Il suffirait pourtant de se replonger dans le Kick Out The Jams des terribles MC5 pour se rappeler à quel point le rock’n roll et l’industrie font sans le vouloir bon ménage : boulot de merde, tu passes ta rage, tu la passes à la guitare incandescente.
Aujourd’hui, à Detroit, les usines ont fermé, et si tu veux bosser, bah chez Starbucks tu sers du café à la con (c’est quoi votre prénom ?), aux tâcherons tatoués et épilés des couilles qui se pointent en vélo électrique et te parlent d’Isiah Thomas alors qu’ils ont à peine trente ans.
Tu m’étonnes que les mecs de Protomartyr ont les boules : un environnement aussi biaisé / baisé, qui pète les scores de pauvreté tandis que ton maire se targue de vendre des centres commerciaux inaccessibles et des piscines sur les toits et des conneries de circuits urbains pour photographes débiles amateurs de graffitis et de plafonds qui s’effondrent, bah merde. Toujours le peuple s’enfonce et personne ne fait rien, à part glamourifier la dèche.
Tout a commencé en 2012 pour les gars de Protomartyr – Joe Casey (chant), Greg Ahee (guitares), Alex Leonard (drums), Scott Davidson (basse) – et déjà le programme nous parlait : No Passion All Technique. Bien entendu, Sandrine (R.) Premier Degré, le titre était ironique : nous voilà cinq albums plus loin, avec un Formal Growth In The Desert, qui en douze titres nous rappelle à quel point ce combo sait jouer des climats et climax, avec cette pointe de mélancolie dense, douce et revêche qui fait sa force, tant elle nous ramène aux riches heures du rock ascendant new wave post punk.
Juste un truc qui cloche : les années 2000s ont produit un paquet d’excellents groupes dans un registre certes passéiste, mais encore plus de suiveurs peu inspirés. Pour un Bloc Party, tu avais mille The Bravery. Et là j’ai l’impression de suivre les aventures d’un groupe à côté de la plaque, en retard sur tout, citant trop, ou peu, ne faisant rien de mieux que les autres – ni le chant ni le texte ni la tension ne singularisent des Protomartyr sans inspiration qui, à mon humble avis, se voient nouveaux The National, et donc compagnons de canapés de Taylor Swift et autres guirlandes culturelles.

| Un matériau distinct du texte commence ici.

--- config.mk ---
export PLATFORM = sky130hd
export DESIGN_NAME = tams_sqrt_cell
export DESIGN_NICKNAME = d
export VERILOG_FILES = /design/src/sv/tams_pkg.sv /design/src/sv/tams_sqrt_cell.sv
export SDC_FILE = /design/constraint.sdc
export NUM_CORES = 1
export LEC_CHECK = 0
export BUFFER_PORTS_ARGS = -buffer_cell sky130_fd_sc_hd__buf_2
export CAP_MARGIN = 20
export CORE_ASPECT_RATIO = 0.75
export CORE_UTILIZATION = 47
export CTS_CLUSTER_DIAMETER = 60
export DETAILED_ROUTE_END_ITERATION = 8
export GPL_TIMING_DRIVEN = 0
export HOLD_SLACK_MARGIN = 0.03
export PLACE_DENSITY = 0.75
export SETUP_SLACK_MARGIN = 0.1
export SYNTH_ARGS = -nofsm -noshare
export SYNTH_HDL_FRONTEND = slang
export SYNTH_SLANG_ARGS = --single-unit
--- constraint.sdc ---
create_clock -name clk_i -period 4.13 [get_ports clk_i]
set_clock_uncertainty 0.1 [all_clocks]
set_input_delay 0.6195 -clock clk_i [delete_from_list [all_inputs] [get_ports clk_i]]
set_output_delay 0.6195 -clock clk_i [all_outputs]
set_load 0.005 [all_outputs]
--- src/sv/tams_pkg.sv ---
// tams_pkg: shared widths, constants and word types of the two-axis move speed split
// no dependencies; imported by every module of the block

package tams_pkg;

  localparam int PosBits   = 24;
  localparam int SpeedBits = 13;
  localparam int TimeBits  = 40;
  // axis quotient before final rounding, at most twice the max speed
  localparam int KBits     = 14;

  localparam logic [SpeedBits-1:0] SpeedReset = 13'd2000;

  typedef struct packed {
    logic signed [PosBits-1:0] x_dist;
    logic signed [PosBits-1:0] y_dist;
  } move_in_t;

  typedef struct packed {
    logic [TimeBits-1:0]       move_time;
    logic [SpeedBits-1:0]      x_speed;
    logic [SpeedBits-1:0]      y_speed;
    logic signed [PosBits-1:0] x_out;
    logic signed [PosBits-1:0] y_out;
  } move_out_t;

endpackage

--- src/sv/tams_sqrt_cell.sv ---
// tams_sqrt_cell: one root bit of a restoring integer square root
// depends on tams_pkg

module tams_sqrt_cell #(
  parameter int NW  = 39,
  parameter int BIT = 0,
  parameter int SDW = 1
) (
  input  logic              clk_i,
  input  logic              rst_ni,
  input  logic              vld_i,
  output logic              rdy_o,
  output logic              vld_o,
  input  logic              rdy_i,
  input  logic [2*NW:0]     rem_i,
  input  logic [NW-1:0]     root_i,
  input  logic [SDW-1:0]    sd_i,
  output logic [2*NW:0]     rem_o,
  output logic [NW-1:0]     root_o,
  output logic [SDW-1:0]    sd_o
);
  import tams_pkg::*;

  localparam int RMW = 2 * NW + 1;

  logic              vld_q;
  logic [RMW-1:0]    d;
  logic              take;
  logic [RMW-1:0]    rem_q;
  logic [NW-1:0]     root_q;
  logic [SDW-1:0]    sd_q;

  assign d    = (RMW'(root_i) << (BIT + 1)) | (RMW'(1) << (2 * BIT));
  assign take = (rem_i >= d);

  assign rdy_o = ~vld_q | rdy_i;

  always_ff @(posedge clk_i or negedge rst_ni) begin
    if (!rst_ni) begin
      vld_q <= 1'b0;
    end else if (rdy_o) begin
      vld_q <= vld_i;
    end
  end

  always_ff @(posedge clk_i) begin
    if (rdy_o) begin
      rem_q  <= take ? rem_i - d : rem_i;
      root_q <= take ? (root_i | (NW'(1) << BIT)) : root_i;
      sd_q   <= sd_i;
    end
  end

  assign vld_o  = vld_q;
  assign rem_o  = rem_q;
  assign root_o = root_q;
  assign sd_o   = sd_q;

endmodule

== Word level (Yosys, flattened, before mapping) ==
Index checks and enable logic that the tools add are counted.
W data, S select, Z words.

* Register bits: 120
* Logic and storage cells: 10

* Add/sub/neg operators: 1
* Magnitude comparators: 1
* Multiplexer cells: 1
* Bitwise gates (word level): 2

{| class="wikitable"
|+ Operators with widths
! cell !! number
|-
| $ge A79 B40 Y1 || 1
|-
| $mux W79 || 1
|-
| $sub A79 B40 Y79 || 1
|-
| $not A1 Y1 || 1
|-
| $or A1 B1 Y1 || 1
|}

== Logic depth before layout (Yosys ltp) ==
* Depth after elaboration: 2
* Mapped depth: 13
* Depth with buffers taken out: 11

== Least setup slack after synthesis ==
OpenSTA, ideal clock, no wires.

* Kind: input-to-output
* From: input rdy_i
* To: output rdy_o
* Arrival: 3.549 ns
* Slack: -0.139 ns
* Stages: 1
* Cells stage by stage: nand2b_1

* Word-level cells in the longest chain between the ends: 1

{| class="wikitable"
|+ RTL lines
! item !! line !! RTL
|-
| start: declaration || tams_sqrt_cell.sv:14 || <nowiki>input logic rdy_i,</nowiki>
|-
| $or A1 B1 Y1 || tams_sqrt_cell.sv:36 || <nowiki>assign rdy_o = ~vld_q | rdy_i;</nowiki>
|-
| end: declaration || tams_sqrt_cell.sv:12 || <nowiki>output logic rdy_o,</nowiki>
|}

No other way between the ends.

== Final worst setup path ==
* From: input root_i[12]
* To: register rem_q[65], in the netlist rem_o[65] (data pin)

* Word-level cells in the longest chain between the ends: 2

{| class="wikitable"
|+ RTL lines
! item !! line !! RTL
|-
| start: declaration || tams_sqrt_cell.sv:16 || <nowiki>input logic [NW-1:0] root_i,</nowiki>
|-
| $sub A79 B40 Y79 / $ge A79 B40 Y1 (equally long branches) || tams_sqrt_cell.sv:48, tams_sqrt_cell.sv:34 ||
|-
| $mux W79 * || tams_sqrt_cell.sv:48 || <nowiki>rem_q <= take ? rem_i - d : rem_i;</nowiki>
|-
| end signal: assignment || tams_sqrt_cell.sv:48 ||
|-
| end: declaration || tams_sqrt_cell.sv:29 || <nowiki>logic [RMW-1:0] rem_q;</nowiki>
|}

Mark *: on every way between the ends. The rest lies on a longest branch, timed or not.
A chain may end at the register's enable or synchronous reset.

==> out/metrics.json <==
{
  "run_status": "complete, no violations",
  "setup-tns-final_ps": 0,
  "globalRouteMet3Util": 0.06585,
  "slew_violations": 0,
  "ant_nets": 0,
  "synthesis.instances": 781,
  "area.growth.synth_to_final_pct": 28.42,
  "globalRouteOverflowTotal": 0,
  "max-slew-margin-rel": 0.4941,
  "drt-vias-per-instance": 5.534,
  "period_needed_ps": 3832,
  "ys_types": 54,
  "layout.area.seq_mm2": 0.003598,
  "reg2reg_from": "vld_o",
  "dpl.hpwl_mm": 17.36,
  "dieArea_mm2": 0.01673,
  "synth_ff_type": "edfxtp_1",
  "worstReg2RegEnd": "rem_o[57]",
  "grt_max_degree": 71,
  "critical_path.startpoint_type": "primary input",
  "fillCellCount": 1343,
  "vdd_ir_drop_max_uv": 297.0,
  "worstSetupEndpointType": "flip-flop",
  "row_count": 39,
  "grt_setup_unrepaired": "yes",
  "num_vias": 6990,
  "worst-slew-pin-transition_ps": 750.9,
  "hold_viol": 0,
  "horiz_die_dim_um": 149.0,
  "floorplan.die.height_um": 112.3,
  "worst_ep_arrival_time_ps": 3910,
  "grt_busiest_layer": "met1",
  "ctsLongestPathBuffers": 2,
  "synth_enable_flop_cells": 119,
  "clock-root-buffer": "clkbuf_16",
  "ys_seq_area_frac": 0.4722,
  "clock_sinks": 120,
  "place_congestion": 0.9258,
  "initial_core_util": 0.4910,
  "num-nets-final": 1208,
  "clkTransAtPathRegs_ps": 60,
  "cell_type_contributing_the_most_total_cell_area_after_synthesis": "edfxtp_1",
  "largest_cells_by_area_after_synthesis": "edfxtp_1 (47%), ha_1 (6.6%), xnor2_1 (5.6%)",
  "antenna_found_initial": 1,
  "synth.yosys.warnings": 0,
  "multiInputGateArea_mm2": 0.003727,
  "grt_use_total": 0.2721,
  "grt.met2_usage": 0.3944,
  "io_pins": 244,
  "ys_seq_elements": 120,
  "final_cells": 1263,
  "post-place-cells": 1229,
  "worstHoldPathType": "primary input to flip-flop",
  "avgSynthCellArea_um2": 9.756,
  "syn_nets": 945,
  "synth.cell_area_mm2": 0.007620,
  "power.density_mw_per_mm2": 397.0,
  "post_route_cells_drive_above_1_share": 0.2829,
  "r2r_slack_ps": 2300,
  "postCtsSetupBuffers": 0,
  "tritoncts_clock_tree": "yes",
  "drv_cap": 0,
  "synth_async_sr_flop_share": 0.008333,
  "tritoncts.num_buffers": 17,
  "timing.hold.worst_endpoint": "sd_o",
  "core_area_mm2": 0.01552,
  "grt_pass1_vias": 6586,
  "wire_per_inst_um": 17.77,
  "ff2ff_path_depth": 2,
  "holdCritStartpoint": "sd_i",
  "cts_max_level": 4,
  "max_freq_mhz": 260.9,
  "min_period_over_period": 0.9279,
  "synth_top_area_frac": 0.4690,
  "place.port_buffers": 241,
  "criticalPathCategory": "primary input to flip-flop",
  "timing.critical_path.required_ps": 4210,
  "globalRouteMet1Util": 0.3964,
  "drt_first_pass_iters": 6,
  "final-setup-viol-count": 0,
  "remaining_drc_errors": 0,
  "grt_pass1_wl_mm": 34.53,
  "cellLeakagePower_nw": 4.215,
  "first_iter_violations": 626,
  "clk_latency_ps": 420,
  "path_max_fanout": 10,
  "min_path_cells": 1,
  "wl_mm": 22.45
}
==> layer usage <==
metal	wire length, um	vias up
met3	1851	35
met5	0	-
met1	10600	3251
met2	9598	319
li1	-	3385
met4	404	0
==> metrics by stage <==
stage	utilization	hold slack, ps	power, W	area, um2	setup WS [ps]
finish	0.6306	273.5	0.003885	9786	297.8
global route	0.6306	263.6	0.004050	9786	96.88
CTS	0.6291	267.7	0.003886	9762	101.3
detailed placement	0.5878	295.0	0.002337	9121	-688.1
global placement	0.5855	293.9	0.002326	9085	-792.4
floorplan	-	223.9	0.002008	7622	305.2
==> repair_timing <==
action | in CTS | in global routing
endpoints found under the setup margin | 44 | 59
cloned | 0 | 0
resized for setup | 6 | 12
endpoints found under the hold margin | 1 | 0
hold buffers | 1 | 0
==> worst max-delay path by stage <==
| stage | from | end | slack [ps] | depth (start not counted) |
|---|---|---|---|---|
| 4_1_cts | root_i[9] | rem_o[65] | 100 | 14 |
| 2_1_floorplan | root_i[16] | rem_o[65] | 310 | 13 |
| 5_1_grt | root_i[9] | rem_o[44] | 100 | 14 |
| 3_3_place_gp | root_i[9] | rem_o[44] | -790 | 13 |
| 6_report | root_i[12] | rem_o[65] | 300 | 14 |
| 3_5_place_dp | root_i[9] | rem_o[71] | -690 | 14 |
==> sequential cells by signal, indices dropped and copies added, names as in the netlist <==
| signal | count |
|---|---|
| rem_o | 79 |
| root_o | 39 |
| sd_o | 1 |
| vld_o | 1 |
==> cell usage in the layout (no fill, tap or decap), types with 9 or more instances in the layout <==
master / count
nor3_1: 20
edfxtp_1: 119
nor2_1: 77
nand3_1: 19
a21oi_1: 73
inv_1: 53
a21o_1: 24
o21a_1: 14
clkbuf_1: 21
o211ai_1: 9
o21ai_0: 37
xnor2_1: 49
nand2_1: 66
buf_2: 241
nand4_1: 23
clkbuf_16: 17
xor2_1: 18
ha_1: 40
==> critical path: stages <==
cell	delay (ps)
buf_2	80
inv_1	40
ha_1	260
clkbuf_1	310
nand2_1	120
o211ai_1	290
nand2_1	110
a2111oi_2	430
o211ai_1	240
and2_4	230
buf_6	140
a2111o_1	510
or3_1	400
xnor2_1	130
==> cells by family (layout without fill, tap and decap cells) <==
logic type	Yosys count	after routing	synth area share
flops	120	120	0.4722
fa+ha+maj	41	41	0.06831
buf+inv	83	359	0.04384
compound gates	205	205	0.1680
other cells	0	1	0
xor+xnor	67	67	0.07701
simple gates	263	263	0.1677
mux	2	2	0.002955
==> Yosys cell counts (all sizes together), types with 14 or more instances <==
| master | count |
|---|---|
| nor2 | 77 |
| edfxtp | 119 |
| nand3 | 20 |
| xnor2 | 49 |
| a21o | 24 |
| ha | 40 |
| nor3 | 22 |
| nand4 | 23 |
| nand2 | 66 |
| o21a | 14 |
| inv | 53 |
| xor2 | 18 |
| a21oi | 73 |
| clkbuf | 26 |
| o21ai | 39 |
==> final cells by class <==
| type | instances | share of cell area |
|---|---|---|
| clock inverter | 15 | 0.01918 |
| clock buffer | 17 | 0.04347 |
| buffer | 29 | 0.01394 |
| antenna | 1 | 0.0002557 |
| timing repair buffer | 245 | 0.1280 |
| inverter | 53 | 0.02033 |
| sequential | 120 | 0.3677 |
| tap | 205 | 0.02621 |
| multi-input combinational | 578 | 0.3809 |
==> power breakdown <==
group	internal [W]	switching, W
Clock	0.000960	0.000590
Combinational	0.000336	0.000461
Sequential	0.00151	0.0000307
Total	0.00280	0.00108
No activity file was read; power rests on OpenSTA's default activity.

Motor City, mouais, adios, pour de vrai, personne ne te relèvera.
Je vois très bien Joe, Greg, Alex et Scott se taper des cafés latte menthe en réfléchissant, application Rebel World à l’appui, sur la meilleure manière d’être éthique dans un monde de putes. Formal Growth In The Desert est certes le bilan d’un désastre, mais malheureusement Protomartyr, s’il n’en n’est pas la cause, y participe pleinement, par son manque d’énergie vitale, d’authenticité et de loyauté pour la ville pourrie qui les a vu grandir, puis rétrécir. Downsize.